Fig. 1: Performance evaluation of the Stacking Technique for Ensemble Modeling of Particle Number Concentration (Stem-PNC).
From: Machine learning-enhanced high-resolution exposure assessment of ultrafine particles

a Comparison of measured and Stem-PNC predicted weekly mean particle number concentrations in 2020 at the five stations: Basel-Biningen (BAS), Bern-Bollwerk (BER), Harkingen-A1 (HAE), Lugano-University (LUG), Rigi-Seebodenalp (RIG). The shaded area represents the standard deviation. The daily and monthly results in 2020 can be found in Supplementary Note 3. The quantitative comparisons are presented for different averaging periods: b hourly results; c daily average results; d weekly average results; e monthly average results. Dashed lines represent 1:2 (or 2:1) ratio lines. f Comparisons among different data-driven machine learning models for particle number concentration, including Linear Models, Support Vector Machines, Neighbor-based Models, Tree-based Models and Deep Learning Models and Stem-PNC. The error bars represent the standard deviation. Statistical metrics: Coefficient of Determination (R2), Mean Bias (M-Bias), Root Mean Square Error (RMSE), and Mean Absolute Error (MAE).

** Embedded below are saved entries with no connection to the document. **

File: src/rtl/decode_issue_if.sv
// Handshake and ALU-side bus between the instruction producer/ALU and decode_issue.
interface decode_issue_if #(parameter int DSIZE = 16);
   logic [15:0]      instr;
   logic             instr_valid;
   logic             instr_ready;
   logic [DSIZE-1:0] alu_out;
   logic [2:0]       alu_flag;
   logic [DSIZE-1:0] A;
   logic [DSIZE-1:0] B;
   logic [2:0]       op;
   logic [3:0]       imm;
   logic             FlagEn;
   logic [2:0]       lastFlag;
   logic             err;

   modport master (
      output instr, instr_valid, alu_out, alu_flag,
      input  instr_ready, A, B, op, imm, FlagEn, lastFlag, err
   );

   modport slave (
      input  instr, instr_valid, alu_out, alu_flag,
      output instr_ready, A, B, op, imm, FlagEn, lastFlag, err
   );
endinterface

File: src/rtl/decode_issue.sv
// Decode/issue stage with local register file, RAW hazard stall and optional bypass.
// Define DECODE_ISSUE_FWD_EN to bypass alu_out into operands; otherwise stall until writeback.
module decode_issue #(
   parameter int DSIZE = 16,
   parameter int NREG  = 16
) (
   input logic           clk,
   input logic           rst_n,
   decode_issue_if.slave bus_if
);
   localparam logic [2:0] OP_ADD = 3'd0;

   logic [DSIZE-1:0] rf_q [NREG];
   logic [DSIZE-1:0] a_q, a_d, b_q, b_d;
   logic [2:0]       op_q, op_d;
   logic [3:0]       imm_q, imm_d;
   logic             flag_en_q, flag_en_d;
   logic             ex_v_q, ex_v_d, wb_v_q;
   logic [3:0]       ex_rd_q, ex_rd_d, wb_rd_q;
   logic             err_q, err_d;

   logic [3:0]       opc, rd, rs, rt;
   logic             is_rsv, uses_rt;
   logic             haz_rs, haz_rt, stall, accept, issue;
   logic [DSIZE-1:0] opnd_rs, opnd_rt;

   always_comb begin
      opc     = bus_if.instr[15:12];
      rd      = bus_if.instr[11:8];
      rs      = bus_if.instr[7:4];
      rt      = bus_if.instr[3:0];
      is_rsv  = opc[3];
      uses_rt = (opc[3:2] == 2'b00);

      haz_rs = (rs != 4'd0) && ex_v_q && (rs == ex_rd_q);
      haz_rt = uses_rt && (rt != 4'd0) && ex_v_q && (rt == ex_rd_q);
`ifndef DECODE_ISSUE_FWD_EN
      // Without bypass the result is only usable once it lands in the register file.
      haz_rs = haz_rs || ((rs != 4'd0) && wb_v_q && (rs == wb_rd_q));
      haz_rt = haz_rt || (uses_rt && (rt != 4'd0) && wb_v_q && (rt == wb_rd_q));
`endif
      // Reserved opcodes read no operands, so they never wait on a hazard.
      stall  = bus_if.instr_valid && !is_rsv && (haz_rs || haz_rt);
      accept = bus_if.instr_valid && !stall;
      issue  = accept && !is_rsv;
   end

   always_comb begin
      opnd_rs = rf_q[rs];
      opnd_rt = rf_q[rt];
`ifdef DECODE_ISSUE_FWD_EN
      // Bypass beats the register file, including the write landing on this same edge.
      if (wb_v_q && (rs != 4'd0) && (rs == wb_rd_q)) opnd_rs = bus_if.alu_out;
      if (wb_v_q && (rt != 4'd0) && (rt == wb_rd_q)) opnd_rt = bus_if.alu_out;
`endif
   end

   always_comb begin
      a_d       = issue ? opnd_rs : '0;
      b_d       = (issue && uses_rt) ? opnd_rt : '0;
      op_d      = issue ? opc[2:0] : OP_ADD;
      imm_d     = (issue && !uses_rt) ? rt : 4'd0;
      flag_en_d = issue && uses_rt;
      ex_v_d    = issue && (rd != 4'd0);
      ex_rd_d   = ex_v_d ? rd : 4'd0;
      err_d     = err_q || (accept && is_rsv);
   end

   always_ff @(posedge clk or negedge rst_n) begin
      if (!rst_n) begin
         a_q       <= '0;
         b_q       <= '0;
         op_q      <= OP_ADD;
         imm_q     <= 4'd0;
         flag_en_q <= 1'b0;
         ex_v_q    <= 1'b0;
         ex_rd_q   <= 4'd0;
         wb_v_q    <= 1'b0;
         wb_rd_q   <= 4'd0;
         err_q     <= 1'b0;
      end else begin
         a_q       <= a_d;
         b_q       <= b_d;
         op_q      <= op_d;
         imm_q     <= imm_d;
         flag_en_q <= flag_en_d;
         ex_v_q    <= ex_v_d;
         ex_rd_q   <= ex_rd_d;
         wb_v_q    <= ex_v_q;
         wb_rd_q   <= ex_rd_q;
         err_q     <= err_d;
      end
   end

   always_ff @(posedge clk or negedge rst_n) begin
      if (!rst_n) begin
         for (int i = 0; i < NREG; i++) rf_q[i] <= '0;
      end else if (wb_v_q && (wb_rd_q != 4'd0)) begin
         rf_q[wb_rd_q] <= bus_if.alu_out;
      end
   end

   assign bus_if.instr_ready = !stall;
   assign bus_if.A           = a_q;
   assign bus_if.B           = b_q;
   assign bus_if.op          = op_q;
   assign bus_if.imm         = imm_q;
   assign bus_if.FlagEn      = flag_en_q;
   assign bus_if.lastFlag    = bus_if.alu_flag;
   assign bus_if.err         = err_q;
endmodule

File: src/flat_wrapper.sv
// flat-port wrapper written by rule: the top's interface ports become plain ports
module decode_issue_flat 
#(
   parameter int DSIZE = 16,
   parameter int NREG  = 16
)
  (clk, rst_n, bus_if_instr, bus_if_instr_valid, bus_if_alu_out, bus_if_alu_flag, bus_if_instr_ready, bus_if_A, bus_if_B, bus_if_op, bus_if_imm, bus_if_FlagEn, bus_if_lastFlag, bus_if_err);
  decode_issue_if #(.DSIZE(DSIZE)) bus_if_i ();
  input logic clk;
  input logic rst_n;
  input wire logic [$bits(bus_if_i.instr)-1:0] bus_if_instr;
  input wire logic [$bits(bus_if_i.instr_valid)-1:0] bus_if_instr_valid;
  input wire logic [$bits(bus_if_i.alu_out)-1:0] bus_if_alu_out;
  input wire logic [$bits(bus_if_i.alu_flag)-1:0] bus_if_alu_flag;
  output wire logic [$bits(bus_if_i.instr_ready)-1:0] bus_if_instr_ready;
  output wire logic [$bits(bus_if_i.A)-1:0] bus_if_A;
  output wire logic [$bits(bus_if_i.B)-1:0] bus_if_B;
  output wire logic [$bits(bus_if_i.op)-1:0] bus_if_op;
  output wire logic [$bits(bus_if_i.imm)-1:0] bus_if_imm;
  output wire logic [$bits(bus_if_i.FlagEn)-1:0] bus_if_FlagEn;
  output wire logic [$bits(bus_if_i.lastFlag)-1:0] bus_if_lastFlag;
  output wire logic [$bits(bus_if_i.err)-1:0] bus_if_err;
  assign bus_if_i.instr = bus_if_instr;
  assign bus_if_i.instr_valid = bus_if_instr_valid;
  assign bus_if_i.alu_out = bus_if_alu_out;
  assign bus_if_i.alu_flag = bus_if_alu_flag;
  assign bus_if_instr_ready = bus_if_i.instr_ready;
  assign bus_if_A = bus_if_i.A;
  assign bus_if_B = bus_if_i.B;
  assign bus_if_op = bus_if_i.op;
  assign bus_if_imm = bus_if_i.imm;
  assign bus_if_FlagEn = bus_if_i.FlagEn;
  assign bus_if_lastFlag = bus_if_i.lastFlag;
  assign bus_if_err = bus_if_i.err;
  decode_issue #(.DSIZE(DSIZE), .NREG(NREG)) u_core (.clk(clk), .rst_n(rst_n), .bus_if(bus_if_i));
endmodule
File: config.mk
export PLATFORM = sky130hd
export DESIGN_NAME = decode_issue_flat
export DESIGN_NICKNAME = d
export VERILOG_FILES = /design/src/rtl/decode_issue_if.sv /design/src/rtl/decode_issue.sv /design/src/flat_wrapper.sv
export SDC_FILE = /design/constraint.sdc
export NUM_CORES = 1
export LEC_CHECK = 0
export CAP_MARGIN = 20
export CORE_ASPECT_RATIO = 0.9
export CORE_UTILIZATION = 36
export DETAILED_ROUTE_END_ITERATION = 10
export PLACE_DENSITY = 0.65
export SYNTH_ARGS = -nofsm -noshare
export SYNTH_HDL_FRONTEND = slang
export SYNTH_SLANG_ARGS = --single-unit
File: constraint.sdc
create_clock -name clk -period 1.85 [get_ports clk]
set_clock_uncertainty 0.15 [all_clocks]
set_input_delay 0.37 -clock clk [delete_from_list [all_inputs] [get_ports clk]]
set_output_delay 0.37 -clock clk [all_outputs]
set_load 0.02 [all_outputs]
# After elaboration in Yosys (flattened, before gate mapping)
# Cells that the tools add are included.
# totals
ff_bits	307
# op_classes
magnitude_cmp	4
n_eq_ne	4
muxes	14
bitwise_logic	3
n_reduce_logical	31
# ops
operator	n
$bwmux W256	1
$bmux W16 S4	2
$mux W16	7
$demux W16 S4	1
$logic_and A1 B1 Y1	19
$eq A4 B4 Y1	4
$reduce_bool A4 Y1	4
$ge A5 B5 Y1 const B	3
$not A4 Y5	3
$mux W4	2
$lt A5 B1 Y1 const B	1
$logic_or A1 B1 Y1	4
$logic_not A1 Y1	3
$mux W3	1
$logic_not A2 Y1	1

# Longest topological paths before layout
# depth
word_depth	12
ltp_mapped	8
mapped_depth_nobuf	5

# Least setup slack after synthesis
# OpenSTA, ideal clock, no wires.
# synth_timing
path_kind	input to output
from	input bus_if_instr[0]
to	output bus_if_instr_ready
t_arrival_ns	1.621
required_time_ns	1.330
path_slack_ns	-0.291
path_stages	7
path_buffers	2
cell_sequence	buf_6 -> buf_8 -> xor2_1 -> nor3_1 -> nand4_1 -> nand2_1 -> o21ai_0
# synth_between
elab_chain_cells	8
word_cells_on_any_way	12
cone_classes	2 x eq/ne; 10 x reduce/logical
# synth_rtl
item	line	text
start: declaration	flat_wrapper.sv:11	input wire logic [$bits(bus_if_i.instr)-1:0] bus_if_instr;
$reduce_bool A4 Y1	decode_issue.sv:36, decode_issue.sv:40	
$logic_and A1 B1 Y1	decode_issue.sv:36, decode_issue.sv:40	
$logic_and A1 B1 Y1, on equally long branches (2 in a row)	decode_issue.sv:36, decode_issue.sv:40	
$logic_or A1 B1 Y1 *	decode_issue.sv:40	haz_rt = haz_rt || (uses_rt && (rt != 4'd0) && wb_v_q && (rt == wb_rd_q));
$logic_or A1 B1 Y1 *	decode_issue.sv:43	stall = bus_if.instr_valid && !is_rsv && (haz_rs || haz_rt);
$logic_and A1 B1 Y1 *	decode_issue.sv:43	
$logic_not A1 Y1 *	decode_issue.sv:103	assign bus_if.instr_ready = !stall;
end: declaration	flat_wrapper.sv:15	output wire logic [$bits(bus_if_i.instr_ready)-1:0] bus_if_instr_ready;
# Every way passes the cells marked *; elsewhere a longest branch is shown, timed or not.

# Final worst setup path
# layout_timing
from	input bus_if_instr[3]
to	output bus_if_instr_ready
# Same word-level chain as after synthesis.

==> impl_metrics.toml <==
[clock_tree]
tritoncts = "done"
insertion_delay_ns = 0.55
buffer_depth_of_the_longest_clock_path = 3
depth_of_the_cts_h_tree = 2
path_clk_slew_ns = 0.06
cts_root_buf = "sky130_fd_sc_hd__clkbuf_16"
cts_buffers = 34
clkSinkCount = 307

[sta]
setup_violations = 267
timing_hold_violations_final = 0
slew-limit-headroom = 0.523
finalSetupTns_ns = -31.41
maxClockFrequency_mhz = 424
timing_max_transition_violations_final = 0
finalWorstPathRequiredPeriod_ns = 2.36
grt_setup_unrepaired = "yes"
fin_hold_ws_ns = 0.172
final_min_period_over_clock_period = 1.28
worst_pin_slew_ns = 0.715
final_critical_path_setup_slack_ns = -0.509

[route]
detailedRoute.firstPassIterationCount = 5
avgViaCountPerCell = 5.74
drc_errors = 0
postRouteAntennaNets = 0
drtIter0Drc = 866
detail_route.wirelength_mm = 45.3
route.vias.total = 10147
avgRoutedWirePerCell_um = 25.6

[pwr]
power_density_nw_per_um2 = 843
design_power_total_mw = 17.1
max-vdd-ir-drop_mv = 0.615
power.static_leakage_nw = 9.09

[synthesis]
synth_warnings = 0
ys_dominant_reg_cell = "sky130_fd_sc_hd__dfrtp_1"
postSynthNetCount = 1077
synth_largest_type_area_fraction = 0.494
ys_ff_latch = 307
netlist_instances = 1039
ys_seq_area_frac = 0.494
count_of_unique_library_cells_instantiated_by_yosys = 45
asyncSetResetFlopFracSynth = 1.00
synthTopCellsByCount = "sky130_fd_sc_hd__dfrtp_1 (307), sky130_fd_sc_hd__mux2_2 (240), sky130_fd_sc_hd__mux2i_1 (84), sky130_fd_sc_hd__mux4_2 (73), sky130_fd_sc_hd__clkbuf_1 (46)"
synth.largest_area_cell = "sky130_fd_sc_hd__dfrtp_1"
syn_area_per_cell_um2 = 15.0
netlist_area_um2 = 15500
yosysMostFrequentCell = "sky130_fd_sc_hd__dfrtp_1"
netlist_top_cells_area = "sky130_fd_sc_hd__dfrtp_1 (49%), sky130_fd_sc_hd__mux2_2 (17%), sky130_fd_sc_hd__mux4_2 (11%)"
synth-edff-count = 0

[finish]
design_area_um2 = 20300
design.final.nets = 1233
finish.utilization = 0.481
antennaDiodeCount = 0
area_growth_pct = 30.7
final_cell_count_no_fill = 1768
drive_above_1_share = 0.518

[setup_path]
critical_path.slowest_cell = "sky130_fd_sc_hd__clkdlybuf4s50_1"
cp-start-kind = "input port"
worst_ep_arrival_time_ns = 1.84
r2r_cells = 7
timing.rr.end = "u_core.rf_q[174]"
timing.critical_path.from = "bus_if_instr[3]"
worstPathMaxFanout = 4
cpPeakStageDelay_ns = 0.57
cp_data_required_time_ns = 1.33
setup.worst_path.class = "input port to output pin"
critical_path.endpoint_type = "output pin"
r2r_setup_slack_ns = -0.23
crit-reg2reg-launch = "u_core.wb_rd_q[3]"
worstPathCellList = "clkdlybuf4s50_1, nor4_1, nor3_1, nand4_1, nand2_1, o21ai_2, buf_6"

[placement]
place_area_um2 = 17800
dp_slack_ns = -0.981
dp_hpwl_mm = 28.0
routabilityCongestion = 0.817
io_buffers = 76
placed_cells_incl_taps = 1686

[floorplan]
rows = 71
dieWidth_um = 221
fp.dieH_um = 199
design.portCount = 83
core-area_um2 = 42200
floorplan.die_area_um2 = 44000
initial_utilization = 0.368

[grt]
wire_length_of_the_first_global_routing_pass_mm = 68.3
grt_antenna_before_repair = 0
track_usage = 0.207
grt_pass1_vias = 10774
grt_max_degree = 55
grt.overflow.total = 0

[run]
cap_violations = 0

[status]
violations = "negative setup slack"
status = "finished, violations left"

[min_path]
holdCritPathClass = "input port to asynchronous set/reset pin"
registers in the layout, indices dropped and copies added, names as in the netlist:
name,count
u_core.bus_if.A,16
u_core.bus_if.B,16
u_core.bus_if.FlagEn,1
u_core.bus_if.err,1
u_core.bus_if.imm,4
u_core.bus_if.op,3
u_core.ex_rd_q,4
u_core.ex_v_q,1
u_core.rf_q,256
u_core.wb_rd_q,4
u_core.wb_v_q,1
layer usage:
layer	vias up	GRT usage	share of wire
li1	4271	-	-
met1	5418	0.280	0.44
met2	378	0.330	0.47
met3	80	0.0446	0.063
met4	0	0.0728	0.023
met5	-	0	0
cells by family after synthesis:
logic type / Yosys count / synth area share
compound gates: 91 / 0.0425
simple gates: 87 / 0.0384
xor+xnor: 14 / 0.00789
flops: 307 / 0.494
buf+inv: 119 / 0.0427
mux: 421 / 0.374
worst max-delay path: cells and delay by family:
kind | cells | cell delay, ns
buffers and inverters | 2 | 0.70
AND/OR/NAND/NOR | 4 | 0.67
AO/OA/AOI/OAI | 1 | 0.08
worst max-delay path by stage:
| stage | cells after the start | slack (ns) | endpoint |
|---|---|---|---|
| floorplan | 5 | -0.12 | u_core.bus_if.B[0] |
| global placement | 6 | -1.00 | bus_if_instr_ready |
| detailed placement | 6 | -0.98 | bus_if_instr_ready |
| CTS | 6 | -0.49 | bus_if_instr_ready |
| global route | 6 | -0.56 | bus_if_instr_ready |
| finish | 7 | -0.51 | bus_if_instr_ready |
final cells by class:
type	instances	area (um2)
clock buffer	47	960
tap	547	684
multi-input combinational	613	8220
clock inverter	15	121
fill	3520	21900
timing repair buffer	229	2610
sequential	307	7680
inverter	10	37.5
placed cells by master, fill, tap and decap left out, types with 7 or more instances in the layout:
| cell type | count |
|---|---|
| sky130_fd_sc_hd__clkbuf_1 | 7 |
| sky130_fd_sc_hd__clkbuf_16 | 36 |
| sky130_fd_sc_hd__clkinv_2 | 10 |
| sky130_fd_sc_hd__buf_6 | 22 |
| sky130_fd_sc_hd__dlygate4sd2_1 | 44 |
| sky130_fd_sc_hd__a21oi_1 | 21 |
| sky130_fd_sc_hd__mux2_2 | 82 |
| sky130_fd_sc_hd__mux2_4 | 158 |
| sky130_fd_sc_hd__clkdlybuf4s50_1 | 26 |
| sky130_fd_sc_hd__dfrtp_1 | 306 |
| sky130_fd_sc_hd__nor2_4 | 14 |
| sky130_fd_sc_hd__nor2b_4 | 12 |
| sky130_fd_sc_hd__o22ai_1 | 14 |
| sky130_fd_sc_hd__nor3_4 | 17 |
| sky130_fd_sc_hd__buf_8 | 8 |
| sky130_fd_sc_hd__o221ai_1 | 42 |
| sky130_fd_sc_hd__mux2i_1 | 84 |
| sky130_fd_sc_hd__buf_12 | 44 |
| sky130_fd_sc_hd__o22ai_2 | 8 |
| sky130_fd_sc_hd__inv_1 | 7 |
| sky130_fd_sc_hd__mux4_2 | 93 |
| sky130_fd_sc_hd__buf_4 | 78 |
power by group:
| part | internal [mW] | switching [mW] | total (mW) |
|---|---|---|---|
| clock | 3.80 | 2.85 | 6.64 |
| sequential | 7.31 | 0.437 | 7.75 |
| combinational | 1.52 | 1.21 | 2.73 |
repair_timing:
item                                    in CTS  in global routing
hold buffers                                 1                  0
pin swaps                                   14                 25
cloned                                       7                  2
endpoints found under the setup margin     275                286
setup buffers                               34                  8
resized for setup                          183                185
endpoints found under the hold margin      254                  0
Power figures use the tool's default switching activity.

More details about metrics formulas, stacking structure, model categories, hyper-parameterization, and more prediction results in each category are in Supplementary Note 2. Stem-PNC was trained on hourly PNC measurements from 2016–2019 (78% of the data, with 5% used for hyperparameter tuning) and tested on 2020 data (22%), using pollutant data from National Air Pollution Monitoring Network (NABEL), meteorological data from MeteoSwiss, traffic data, and temporal features.